◆ **REQUIREMENT**
Two lines mark the range in the entries below: the one holding "export HOLD_SLACK_MARGIN = 0.08" and the one holding "### config.mk". Set down those two and all lines between them, exactly.

■ ■ ■

==> config.mk <==
export PLATFORM = sky130hd
export DESIGN_NAME = aboe_top
export DESIGN_NICKNAME = d
export VERILOG_FILES = /design/src/inc/aboe_pkg.sv /design/src/aboe_alu.sv /design/src/aboe_regfile.sv /design/src/aboe_top.sv
export VERILOG_INCLUDE_DIRS = /design/src /design/src/inc
export SDC_FILE = /design/constraint.sdc
export NUM_CORES = 2
export LEC_CHECK = 0
export ABC_AREA = 1
export BUFFER_PORTS_ARGS = -buffer_cell sky130_fd_sc_hd__buf_2
export CAP_MARGIN = 30
export CELL_PAD_IN_SITES_DETAIL_PLACEMENT = 0
export CELL_PAD_IN_SITES_GLOBAL_PLACEMENT = 1
export CORE_ASPECT_RATIO = 0.7
export CORE_MARGIN = 8
export CORE_UTILIZATION = 49
export CTS_CLUSTER_SIZE = 16
export DETAILED_ROUTE_END_ITERATION = 12
export PLACE_DENSITY_LB_ADDON = 0.1
export SLEW_MARGIN = 20
export SYNTH_ARGS = -nofsm -noshare
export SYNTH_HDL_FRONTEND = slang
export SYNTH_HIERARCHICAL = 1
export SYNTH_SLANG_ARGS = --single-unit
==> constraint.sdc <==
create_clock -name CORE_CLK_IN -period 6.9 [get_ports CORE_CLK_IN]
set_clock_uncertainty 0.15 [all_clocks]
set_input_delay 1.035 -clock CORE_CLK_IN [delete_from_list [all_inputs] [get_ports CORE_CLK_IN]]
set_output_delay 1.035 -clock CORE_CLK_IN [all_outputs]
set_load 0.05 [all_outputs]
[config.mk]
export PLATFORM = sky130hd
export DESIGN_NAME = timer_channel
export DESIGN_NICKNAME = d
export VERILOG_FILES = /design/src/hdl/timer_channel.v
export VERILOG_INCLUDE_DIRS = /design/src /design/src/pkg
export SDC_FILE = /design/constraint.sdc
export NUM_CORES = 1
export LEC_CHECK = 0
export BUFFER_PORTS_ARGS = -buffer_cell sky130_fd_sc_hd__buf_4
export CAP_MARGIN = 0
export CORE_MARGIN = 2
export CORE_UTILIZATION = 55
export DETAILED_ROUTE_END_ITERATION = 10
export HOLD_SLACK_MARGIN = 0.08
export PLACE_DENSITY = 0.76
export REMOVE_ABC_BUFFERS = 1
export SKIP_CTS_REPAIR_TIMING = 1
export SYNTH_ARGS = -nofsm -noshare
export SYNTH_HDL_FRONTEND = slang
export SYNTH_SLANG_ARGS = --single-unit
[constraint.sdc]
create_clock -name CLK -period 3 [get_ports CLK]
set_input_delay 0 -clock CLK [delete_from_list [all_inputs] [get_ports CLK]]
set_output_delay 0 -clock CLK [all_outputs]
set_load 0.05 [all_outputs]
### config.mk
export PLATFORM = sky130hd
export DESIGN_NAME = rlfm_monitor
export DESIGN_NICKNAME = d
export VERILOG_FILES = /design/src/design/rlfm_pkg.sv /design/src/design/rlfm_monitor.sv
export SDC_FILE = /design/constraint.sdc
export NUM_CORES = 1
export LEC_CHECK = 0
export BUFFER_PORTS_ARGS = -buffer_cell sky130_fd_sc_hd__buf_2
export CAP_MARGIN = 0
export CORE_AREA = 3 3 167 169
export CTS_CLUSTER_DIAMETER = 200
export DETAILED_ROUTE_END_ITERATION = 7
export DIE_AREA = 0 0 170 172
export PLACE_DENSITY = 0.63
export SLEW_MARGIN = 20
export SYNTH_ARGS = -nofsm -noshare
export SYNTH_HDL_FRONTEND = slang
export SYNTH_SLANG_ARGS = --single-unit
### constraint.sdc
create_clock -name mclk_i -period 2.5 [get_ports mclk_i]
set_input_delay 0.625 -clock mclk_i [delete_from_list [all_inputs] [get_ports mclk_i]]
set_output_delay 0.625 -clock mclk_i [all_outputs]
set_load 0.01 [all_outputs]
**config.mk**
```make
export PLATFORM = sky130hd
export DESIGN_NAME = dtf_terminal_logic
export DESIGN_NICKNAME = d
export VERILOG_FILES = /design/src/design/dtf_pkg.sv /design/src/design/dtf_terminal_logic.sv
export VERILOG_INCLUDE_DIRS = /design/src /design/src/design
export SDC_FILE = /design/constraint.sdc
export NUM_CORES = 1
export LEC_CHECK = 0
export ABC_AREA = 1
export BUFFER_PORTS_ARGS = -buffer_cell sky130_fd_sc_hd__buf_4
export CAP_MARGIN = 20
export CORE_ASPECT_RATIO = 0.7
export CORE_MARGIN = 2
export CORE_UTILIZATION = 50
export CTS_CLUSTER_SIZE = 20
export DETAILED_ROUTE_END_ITERATION = 10
export PLACE_DENSITY = 0.87
export SYNTH_ARGS = -nofsm -noshare
export SYNTH_HDL_FRONTEND = slang
export SYNTH_SLANG_ARGS = --single-unit
```
**constraint.sdc**
```tcl
create_clock -name sys_clk -period 5.03 [get_ports sys_clk]
set_input_delay 0.2515 -clock sys_clk [delete_from_list [all_inputs] [get_ports sys_clk]]
set_output_delay 0.2515 -clock sys_clk [all_outputs]
set_load 0.005 [all_outputs]
```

■ ■ ■

◆ **WRITTEN ANSWER**
export HOLD_SLACK_MARGIN = 0.08
export PLACE_DENSITY = 0.76
export REMOVE_ABC_BUFFERS = 1
export SKIP_CTS_REPAIR_TIMING = 1
export SYNTH_ARGS = -nofsm -noshare
export SYNTH_HDL_FRONTEND = slang
export SYNTH_SLANG_ARGS = --single-unit
[constraint.sdc]
create_clock -name CLK -period 3 [get_ports CLK]
set_input_delay 0 -clock CLK [delete_from_list [all_inputs] [get_ports CLK]]
set_output_delay 0 -clock CLK [all_outputs]
set_load 0.05 [all_outputs]
### config.mk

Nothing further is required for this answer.